Concerning the comparison of multiple samples: First of all, I am using the square root normalization, any advice, please. So, the thing is, when I perform a multiple samples comparison over my entire dataset (time and space together) and when I perform the comparison separately for time and for space, I got some discrepancies in terms of assignments. For example, when comparing the entire dataset, the ortholog group K02977 hits the samples 1 and 2. When comparing just time samples, it hits 1 and 3. Worse than this: K02997 hits time on 2, space on 4 and for the entire dataset it hits 5 and 8! OK, I know that it is about the reordering and reassignment inherent to the algorithm, but I would like to better understand why this happens, so I could be sure about using time and space separately or the entire dataset. Now I am looking all together, because my goal is, in fact, look for uniqueness over the entire dataset, regardless time and space, but for another goals, could be better treat it separately... Am I right? It is a matter of goal? It is not a error, or a fail, it is just a matter of interpretation/understanding? Could anyone please explain why this differential assigns happens? Should I keep looking all in 3-ways? all-together, timeXspace and each sample isolated?

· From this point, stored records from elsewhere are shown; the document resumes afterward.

This is an optimization exercise on Yosys and OpenROAD, whose aim is small area, not a production implementation.
The RTL was checked by simulation tests, not by an equivalence proof against the original design.

==> trial 19: inputs <==
## calc_cost_bt
module calc_cost_bt (
    input wire                     clk,
    input wire                     rst,
    input wire [11-1:0]   i_width,
    input wire             [7:0]   i_pixel_left_row0,
    input wire             [7:0]   i_pixel_left_row1,
    input wire             [7:0]   i_pixel_left_row2,
    input wire             [7:0]   i_pixel_right_row0,
    input wire             [7:0]   i_pixel_right_row1,
    input wire             [7:0]   i_pixel_right_row2,
    input wire                     i_rst_calc_cost,
    input wire                     i_reverse,
    input wire [8-1:0]   i_min_disp,
    input wire [8-1:0]   i_max_disp,
    output reg    [128*8-1:0]   o_data,
    output reg                     o_valid,
    output reg                     o_calc_cost_one_row_done
);
reg   [11-1:0] x;
reg                     go;
reg    [2:0] delay_cycles;
reg          state;
function automatic ge12(input [11:0] a, input [11:0] b);
    integer k;
    reg c;
    begin
        c = 1'b1;
        for (k = 0; k < 12; k = k + 1)
            c = (a[k] & ~b[k]) | (a[k] & c) | (~b[k] & c);
        ge12 = c;
    end
endfunction
function automatic [11:0] add12(input [11:0] a, input [11:0] b, input ci);
    integer k;
    reg c;
    begin
        c = ci;
        for (k = 0; k < 12; k = k + 1) begin
            add12[k] = a[k] ^ b[k] ^ c;
  ...
clock: 12.0 ns
lec_check: 0
cap_margin: 20
core_margin: 2
core_utilization: 60
cts_cluster_diameter: 100
cts_cluster_size: 20
slew_margin: 20
synth_hierarchical: 1
synth_minimum_keep_size: 0
standard.sh (not shown) runs the stock make flow with config.mk's settings and CLKGATE_MAP_FILE= SYNTH_SCRIPT=/design/flow/synth_recipe.tcl, a recipe that flattens the netlist after the stock synthesis.
==> flow/flow/run.sh <==
#!/bin/bash
# Own layout flow: the standard flow (standard.sh, with config.mk's settings) with two
# changes that leave the netlist's logic and registers as the standard synthesis makes them:
#  1. after the standard synthesis, the gates of the disparity lanes that Yosys/ABC sized up
#     (a2bb2oi_2, maj3_2, mux2_4) are put back to their smallest size (drive strength only);
#  2. the port buffers that placement puts on every input and output are the platform's
#     smallest buffer (sky130_fd_sc_hd__buf_1).
# Floorplan, power grid, placement, CTS and routing are otherwise standard.sh's own.
set -euo pipefail
W=$(pwd)
R=$W/orfs/results/sky130hd/calc_cost_bt/base
{
  cat "$W/config.mk"
  echo "export BUFFER_PORTS_ARGS = -buffer_cell sky130_fd_sc_hd__buf_1"
} > "$W/config_own.mk"
sed "s#DESIGN_CONFIG=[^ ]*#DESIGN_CONFIG=$W/config_own.mk#" "$W/standard.sh" > "$W/standard_own.sh"
# 1. standard synthesis
bash "$W/standard_own.sh" synth > "$W/synth.log" 2>&1
# drive strengths of the lane gates
python3 - "$R/1_2_yosys.v" > "$W/resize.log" 2>&1 <<'PY'
import re, sys
p = sys.argv[1]
src = open(p).read()
swap = {'a2bb2oi_2': 'a2bb2oi_1', 'maj3_2': 'maj3_1', 'mux2_4': 'mux2_1'}
count = {}
def sub(m):
    cell = m.group(2)
    count[cell] = count.get(cell, 0) + 1
    return m.group(1) + 'sky130_fd_sc_hd__' + swap[cell] + m.group(3)
pat = re.compile(r'^(\s*)sky130_fd_sc_hd__(' + '|'.join(swap) + r')(\s)', re.M)
out = pat.sub(sub, src)
open(p, 'w').write(out)
print('resized:', count)
PY
rm -f "$R/1_synth.odb" "$R/1_synth.sdc"
# 2. the rest of the standard flow
bash "$W/standard_own.sh" "$@" > "$W/flow.log" 2>&1
==> build 27: changes against trial 19 <==
--- a/flow/design.v
+++ b/flow/design.v
@@ -22,20 +22,25 @@
 endmodule
 module c_or2 (input wire a, input wire b, output wire y);
 assign y = a | b;
 endmodule
 module c_xnor2 (input wire a, input wire b, output wire y);
 assign y = ~(a ^ b);
 endmodule
+module c_nor2 (input wire a, input wire b, output wire y);
+assign y = ~(a | b);
+endmodule
 module c_inv (input wire a, output wire y);
 assign y = ~a;
 endmodule
-module c_a222oi (input wire a1, input wire a2, input wire b1, input wire b2, input wire c1,
-                 input wire c2, output wire y);
-assign y = ~((a1 & a2) | (b1 & b2) | (c1 & c2));
+module c_mux2 (input wire a0, input wire a1, input wire s, output wire y);
+assign y = s ? a1 : a0;
+endmodule
+module c_mux2i (input wire a0, input wire a1, input wire s, output wire y);
+assign y = ~(s ? a1 : a0);
 endmodule
 module bt_addc #(parameter W = 8, parameter LO = 0, parameter CI1 = 0) (
 	input wire  [W-1:0]  a,
 	input wire  [W-1:0]  b,
 	output wire [W-1:LO] s,
 	output wire          co
 );
@@ -59,15 +64,15 @@
 assign co = c[W];
 endmodule
 module bt_lane (
 	input wire [7:0] nu, u, nu1, nu0,
 	input wire [6:0] nug, ug, ug1, ug0p1,
 	input wire [7:0] v1, nv0, v,
 	input wire [6:0] vg1, nvg0, nvg,
-	output wire [7:0] ncost
+	output wire [7:0] costx
 );
 genvar k;
 wire [7:2] sa, sb, sc, sd;
 wire ca, cb, cc, cd;
 bt_addc #(8, 2, 0) i_a (.a(v1), .b(nu),  .s(sa), .co(ca));    
 bt_addc #(8, 2, 0) i_b (.a(u),  .b(nv0), .s(sb), .co(cb));    
 bt_addc #(8, 2, 1) i_c (.a(v),  .b(nu1), .s(sc), .co(cc));    
@@ -108,58 +113,54 @@
 c_inv u_gnge (.a(gk[7]), .y(gnge));
 wire [6:0] ngi;
 generate for (k = 0; k < 7; k = k + 1) begin : g_gci
 	c_a2bb2oi u (.a1_n(gnge), .a2_n(ng1[k]), .b1(gnge), .b2(g0[k]), .y(ngi[k]));
 end endgenerate
 wire [6:1] ak;
 wire [5:1] ns;
-c_xnor2 u_s0 (.a(nci[0]), .b(ngi[0]), .y(ncost[0]));
+c_xnor2 u_s0 (.a(nci[0]), .b(ngi[0]), .y(costx[0]));
 c_or2  u_ak1 (.a(nci[0]), .b(ngi[0]), .y(ak[1]));
 generate for (k = 1; k < 6; k = k + 1) begin : g_ad
 	c_fa u (.a(nci[k]), .b(ngi[k]), .ci(ak[k]), .s(ns[k]), .co(ak[k+1]));
 end endgenerate
-c_xnor2 u_s6 (.a(ngi[6]), .b(ak[6]), .y(ncost[6]));
-c_or2   u_s7 (.a(ngi[6]), .b(ak[6]), .y(ncost[7]));
-assign ncost[5:1] = ns;
+c_xnor2 u_s6 (.a(ngi[6]), .b(ak[6]), .y(costx[6]));
+c_nor2 u_s7 (.a(ngi[6]), .b(ak[6]), .y(costx[7]));
+assign costx[5:1] = ns;
 endmodule
 module bt_pair (
-	input wire        hold,
-	input wire        s_lr,
-	input wire        s_rl,
+	input wire        rev,
 	input wire [7:0]  nu, u, nu1, nu0,
 	input wire [6:0]  nug, ug, ug1, ug0p1,
 	input wire [44:0] e_lo,
 	input wire [44:0] e_hi,
-	input wire [7:0]  q_lo,
-	input wire [7:0]  q_hi,
-	output wire [7:0] d_lo,
-	output wire [7:0] d_hi
+	output wire [7:0] o_lo,
+	output wire [7:0] o_hi
 );
-wire [7:0] nx_lo, nx_hi;    
+wire [7:0] x_lo, x_hi;    
 bt_lane lane_lo (
 	.nu(nu), .u(u), .nu1(nu1), .nu0(nu0), .nug(nug), .ug(ug), .ug1(ug1), .ug0p1(ug0p1),
 	.v1(e_lo[44:37]), .nv0(e_lo[36:29]), .v(e_lo[28:21]),
 	.vg1(e_lo[20:14]), .nvg0(e_lo[13:7]), .nvg(e_lo[6:0]),
-	.ncost(nx_lo)
+	.costx(x_lo)
 );
 bt_lane lane_hi (
 	.nu(nu), .u(u), .nu1(nu1), .nu0(nu0), .nug(nug), .ug(ug), .ug1(ug1), .ug0p1(ug0p1),
 	.v1(e_hi[44:37]), .nv0(e_hi[36:29]), .v(e_hi[28:21]),
 	.vg1(e_hi[20:14]), .nvg0(e_hi[13:7]), .nvg(e_hi[6:0]),
-	.ncost(nx_hi)
+	.costx(x_hi)
 );
-wire [7:0] nq_lo, nq_hi;
 genvar k;
-generate for (k = 0; k < 8; k = k + 1) begin : g_out
-	c_inv    i_lo (.a(q_lo[k]), .y(nq_lo[k]));
-	c_inv    i_hi (.a(q_hi[k]), .y(nq_hi[k]));
-	c_a222oi m_lo (.a1(nq_lo[k]), .a2(hold), .b1(nx_lo[k]), .b2(s_lr), .c1(nx_hi[k]), .c2(s_rl),
-	               .y(d_lo[k]));
-	c_a222oi m_hi (.a1(nq_hi[k]), .a2(hold), .b1(nx_hi[k]), .b2(s_lr), .c1(nx_lo[k]), .c2(s_rl),
-	               .y(d_hi[k]));
+generate for (k = 0; k < 8; k = k + 1) begin : g_mux
+	if (k <= 6) begin : g_inv
+		c_mux2i m_lo (.a0(x_hi[k]), .a1(x_lo[k]), .s(rev), .y(o_lo[k]));
+		c_mux2i m_hi (.a0(x_lo[k]), .a1(x_hi[k]), .s(rev), .y(o_hi[k]));
+	end else begin : g_buf
+		c_mux2 m_lo (.a0(x_hi[k]), .a1(x_lo[k]), .s(rev), .y(o_lo[k]));
+		c_mux2 m_hi (.a0(x_lo[k]), .a1(x_hi[k]), .s(rev), .y(o_hi[k]));
+	end
 end endgenerate
 endmodule
 module bt_minmax #(parameter W = 8) (
 	input wire [W-1:0]  l, c, r,
 	input wire          gt_lc, gt_cr,
 	output wire [W-1:0] o_min, o_max
 );
@@ -322,32 +323,29 @@
         rb_v1   <= r_pix1;
         rb_nv0  <= ~r_pix0;
         rb_vg1  <= r_grd1;
         rb_nvg0 <= ~r_grd0;
         rb_nvg  <= ~r_grd;
     end
 end
-wire [7:0] lane_next [0:128-1];
-wire       o_hold = !go;
-wire       o_s_lr = go && i_reverse;
-wire       o_s_rl = go && !i_reverse;
+wire [7:0] lane_out [0:128-1];
 genvar gi;
 generate for (gi = 0; gi < 128/2; gi = gi + 1) begin : g_pair
     bt_pair pair (
-        .hold(o_hold), .s_lr(o_s_lr), .s_rl(o_s_rl),
+        .rev(i_reverse),
         .nu(nu), .u(u), .nu1(nu1), .nu0(nu0),
         .nug(nug), .ug(ug), .ug1(ug1), .ug0p1(ug0p1),
         .e_lo(right_buffer[gi]), .e_hi(gi == 0 ? rb_head : right_buffer[128-1-gi]),
-        .q_lo(o_data[(128-1-gi)*8 +: 8]), .q_hi(o_data[gi*8 +: 8]),
-        .d_lo(lane_next[gi]), .d_hi(lane_next[128-1-gi])
+        .o_lo(lane_out[gi]), .o_hi(lane_out[128-1-gi])
     );
 end endgenerate
 always @(posedge clk) begin
-    for (ii = 0; ii < 128; ii = ii+1)
-        o_data[(128-1-ii)*8 +: 8] <= lane_next[ii];
+    if (go)
+        for (ii = 0; ii < 128; ii = ii+1)
+            o_data[(128-1-ii)*8 +: 8] <= lane_out[ii];
 end
 endmodule
 module bt_front (
     input wire        clk,
     input wire        go,
     input wire        rev,
     input wire        pad,
==> trial 74: changes against trial 19 <==
--- a/flow/design.v
+++ b/flow/design.v
@@ -19,23 +19,28 @@
 endmodule
 module c_and2 (input wire a, input wire b, output wire y);
 assign y = a & b;
 endmodule
 module c_or2 (input wire a, input wire b, output wire y);
 assign y = a | b;
 endmodule
-module c_xnor2 (input wire a, input wire b, output wire y);
-assign y = ~(a ^ b);
+module c_xor2 (input wire a, input wire b, output wire y);
+assign y = a ^ b;
+endmodule
+module c_nor2 (input wire a, input wire b, output wire y);
+assign y = ~(a | b);
 endmodule
 module c_inv (input wire a, output wire y);
 assign y = ~a;
 endmodule
-module c_a222oi (input wire a1, input wire a2, input wire b1, input wire b2, input wire c1,
-                 input wire c2, output wire y);
-assign y = ~((a1 & a2) | (b1 & b2) | (c1 & c2));
+module c_mux2 (input wire a0, input wire a1, input wire s, output wire y);
+assign y = s ? a1 : a0;
+endmodule
+module c_mux2i (input wire a0, input wire a1, input wire s, output wire y);
+assign y = ~(s ? a1 : a0);
 endmodule
 module bt_addc #(parameter W = 8, parameter LO = 0, parameter CI1 = 0) (
 	input wire  [W-1:0]  a,
 	input wire  [W-1:0]  b,
 	output wire [W-1:LO] s,
 	output wire          co
 );
@@ -59,15 +64,15 @@
 assign co = c[W];
 endmodule
 module bt_lane (
 	input wire [7:0] nu, u, nu1, nu0,
 	input wire [6:0] nug, ug, ug1, ug0p1,
 	input wire [7:0] v1, nv0, v,
 	input wire [6:0] vg1, nvg0, nvg,
-	output wire [7:0] ncost
+	output wire [7:0] costx
 );
 genvar k;
 wire [7:2] sa, sb, sc, sd;
 wire ca, cb, cc, cd;
 bt_addc #(8, 2, 0) i_a (.a(v1), .b(nu),  .s(sa), .co(ca));    
 bt_addc #(8, 2, 0) i_b (.a(u),  .b(nv0), .s(sb), .co(cb));    
 bt_addc #(8, 2, 1) i_c (.a(v),  .b(nu1), .s(sc), .co(cc));    
@@ -108,58 +113,54 @@
 c_inv u_gnge (.a(gk[7]), .y(gnge));
 wire [6:0] ngi;
 generate for (k = 0; k < 7; k = k + 1) begin : g_gci
 	c_a2bb2oi u (.a1_n(gnge), .a2_n(ng1[k]), .b1(gnge), .b2(g0[k]), .y(ngi[k]));
 end endgenerate
 wire [6:1] ak;
 wire [5:1] ns;
-c_xnor2 u_s0 (.a(nci[0]), .b(ngi[0]), .y(ncost[0]));
+c_xor2 u_s0  (.a(nci[0]), .b(ngi[0]), .y(costx[0]));
 c_or2  u_ak1 (.a(nci[0]), .b(ngi[0]), .y(ak[1]));
 generate for (k = 1; k < 6; k = k + 1) begin : g_ad
 	c_fa u (.a(nci[k]), .b(ngi[k]), .ci(ak[k]), .s(ns[k]), .co(ak[k+1]));
 end endgenerate
-c_xnor2 u_s6 (.a(ngi[6]), .b(ak[6]), .y(ncost[6]));
-c_or2   u_s7 (.a(ngi[6]), .b(ak[6]), .y(ncost[7]));
-assign ncost[5:1] = ns;
+c_xor2 u_s6 (.a(ngi[6]), .b(ak[6]), .y(costx[6]));
+c_nor2 u_s7 (.a(ngi[6]), .b(ak[6]), .y(costx[7]));
+assign costx[5:1] = ns;
 endmodule
 module bt_pair (
-	input wire        hold,
-	input wire        s_lr,
-	input wire        s_rl,
+	input wire        rev,
 	input wire [7:0]  nu, u, nu1, nu0,
 	input wire [6:0]  nug, ug, ug1, ug0p1,
 	input wire [44:0] e_lo,
 	input wire [44:0] e_hi,
-	input wire [7:0]  q_lo,
-	input wire [7:0]  q_hi,
-	output wire [7:0] d_lo,
-	output wire [7:0] d_hi
+	output wire [7:0] o_lo,
+	output wire [7:0] o_hi
 );
-wire [7:0] nx_lo, nx_hi;    
+wire [7:0] x_lo, x_hi;    
 bt_lane lane_lo (
 	.nu(nu), .u(u), .nu1(nu1), .nu0(nu0), .nug(nug), .ug(ug), .ug1(ug1), .ug0p1(ug0p1),
 	.v1(e_lo[44:37]), .nv0(e_lo[36:29]), .v(e_lo[28:21]),
 	.vg1(e_lo[20:14]), .nvg0(e_lo[13:7]), .nvg(e_lo[6:0]),
-	.ncost(nx_lo)
+	.costx(x_lo)
 );
 bt_lane lane_hi (
 	.nu(nu), .u(u), .nu1(nu1), .nu0(nu0), .nug(nug), .ug(ug), .ug1(ug1), .ug0p1(ug0p1),
 	.v1(e_hi[44:37]), .nv0(e_hi[36:29]), .v(e_hi[28:21]),
 	.vg1(e_hi[20:14]), .nvg0(e_hi[13:7]), .nvg(e_hi[6:0]),
-	.ncost(nx_hi)
+	.costx(x_hi)
 );
-wire [7:0] nq_lo, nq_hi;
 genvar k;
-generate for (k = 0; k < 8; k = k + 1) begin : g_out
-	c_inv    i_lo (.a(q_lo[k]), .y(nq_lo[k]));
-	c_inv    i_hi (.a(q_hi[k]), .y(nq_hi[k]));
-	c_a222oi m_lo (.a1(nq_lo[k]), .a2(hold), .b1(nx_lo[k]), .b2(s_lr), .c1(nx_hi[k]), .c2(s_rl),
-	               .y(d_lo[k]));
-	c_a222oi m_hi (.a1(nq_hi[k]), .a2(hold), .b1(nx_hi[k]), .b2(s_lr), .c1(nx_lo[k]), .c2(s_rl),
-	               .y(d_hi[k]));
+generate for (k = 0; k < 8; k = k + 1) begin : g_mux
+	if (k >= 1 && k <= 5) begin : g_inv
+		c_mux2i m_lo (.a0(x_hi[k]), .a1(x_lo[k]), .s(rev), .y(o_lo[k]));
+		c_mux2i m_hi (.a0(x_lo[k]), .a1(x_hi[k]), .s(rev), .y(o_hi[k]));
+	end else begin : g_buf
+		c_mux2 m_lo (.a0(x_hi[k]), .a1(x_lo[k]), .s(rev), .y(o_lo[k]));
+		c_mux2 m_hi (.a0(x_lo[k]), .a1(x_hi[k]), .s(rev), .y(o_hi[k]));
+	end
 end endgenerate
 endmodule
 module bt_minmax #(parameter W = 8) (
 	input wire [W-1:0]  l, c, r,
 	input wire          gt_lc, gt_cr,
 	output wire [W-1:0] o_min, o_max
 );
@@ -295,59 +296,56 @@
 );
 bt_front front_r (
     .clk(clk), .go(go), .rev(i_reverse), .pad(pad_right),
     .i_row0(i_pixel_right_row0), .i_row1(i_pixel_right_row1), .i_row2(i_pixel_right_row2),
     .o_pix(r_pix), .o_pix0(r_pix0), .o_pix1(r_pix1), .o_pix_d(r_pix_d),
     .o_grd(r_grd), .o_grd0(r_grd0), .o_grd1(r_grd1), .o_grd_d(r_grd_d)
 );
-reg  [7:0] nu1, nu0;
-reg  [6:0] ug1, ug0p1;
-wire [7:0] u   = l_pix_d;
-wire [6:0] ug  = l_grd_d;
-wire [7:0] nu  = ~u;
-wire [6:0] nug = ~ug;
+reg  [7:0] nu, nu1, nu0;
+reg  [6:0] nug, ug1, ug0p1;
+wire [7:0] u  = l_pix_d;
+wire [6:0] ug = l_grd_d;
 reg  [44:0] right_buffer [0:128-2];
 reg   [7:0] rb_v1, rb_nv0;
 reg   [6:0] rb_vg1, rb_nvg0, rb_nvg;
 wire [44:0] rb_head = {rb_v1, rb_nv0, r_pix_d, rb_vg1, rb_nvg0, rb_nvg};
 integer ii;
 always @(posedge clk) begin
     if (go) begin
+        nu    <= ~l_pix;
         nu1   <= ~l_pix1;
         nu0   <= ~l_pix0;
+        nug   <= ~l_grd;
         ug1   <= l_grd1;
         ug0p1 <= l_grd0 + 7'd1;
         for (ii = 0; ii < 128-2; ii = ii+1)
             right_buffer[ii] <= right_buffer[ii+1];
         right_buffer[128-2] <= rb_head;
         rb_v1   <= r_pix1;
         rb_nv0  <= ~r_pix0;
         rb_vg1  <= r_grd1;
         rb_nvg0 <= ~r_grd0;
         rb_nvg  <= ~r_grd;
     end
 end
-wire [7:0] lane_next [0:128-1];
-wire       o_hold = !go;
-wire       o_s_lr = go && i_reverse;
-wire       o_s_rl = go && !i_reverse;
+wire [7:0] lane_out [0:128-1];
 genvar gi;
 generate for (gi = 0; gi < 128/2; gi = gi + 1) begin : g_pair
     bt_pair pair (
-        .hold(o_hold), .s_lr(o_s_lr), .s_rl(o_s_rl),
+        .rev(i_reverse),
         .nu(nu), .u(u), .nu1(nu1), .nu0(nu0),
         .nug(nug), .ug(ug), .ug1(ug1), .ug0p1(ug0p1),
         .e_lo(right_buffer[gi]), .e_hi(gi == 0 ? rb_head : right_buffer[128-1-gi]),
-        .q_lo(o_data[(128-1-gi)*8 +: 8]), .q_hi(o_data[gi*8 +: 8]),
-        .d_lo(lane_next[gi]), .d_hi(lane_next[128-1-gi])
+        .o_lo(lane_out[gi]), .o_hi(lane_out[128-1-gi])
     );
 end endgenerate
 always @(posedge clk) begin
-    for (ii = 0; ii < 128; ii = ii+1)
-        o_data[(128-1-ii)*8 +: 8] <= lane_next[ii];
+    if (go)
+        for (ii = 0; ii < 128; ii = ii+1)
+            o_data[(128-1-ii)*8 +: 8] <= lane_out[ii];
 end
 endmodule
 module bt_front (
     input wire        clk,
     input wire        go,
     input wire        rev,
     input wire        pad,
==> notes <==
Area after synthesis, lowest first: trial 19, build 27, trial 74.
Global-route usage, lowest first: build 27, trial 74, trial 19.
Between build 27 and trial 74, the lower utilization is in build 27 (gap 0.20 points).
Non-clock buffer count: build 27 < trial 74 < trial 19.
Between build 27 and trial 74, the lower first-iteration DRC count is in build 27 (gap 3.3%, measured against trial 74).
In flip-flop and latch count, trial 19 and build 27 do not differ.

PS: I read in a online tutorial that under multiple sample comparison analysis this skewness could happens, mainly over less common assigns, but to what extent could it be a real problem? Should I give up of less commons assigns, or give up using compare dialog, or it is ok and, looking carefully, could not be a problem?

Thank you very much

Best,

Marcele

Your question is too long and too complicated. To be successful in getting an answer you should simplify it greatly - right now it is too difficult to understand all the details - moreover most of the details seem to be unnecessary to answer the question.

I don't fully understand your question myself but if you are asking why is it that some results differ when you use a subset of the data relative to the full set of data - that has a very simple explanation. A subset will have different background and other frequencies and the method is likely accounting for that.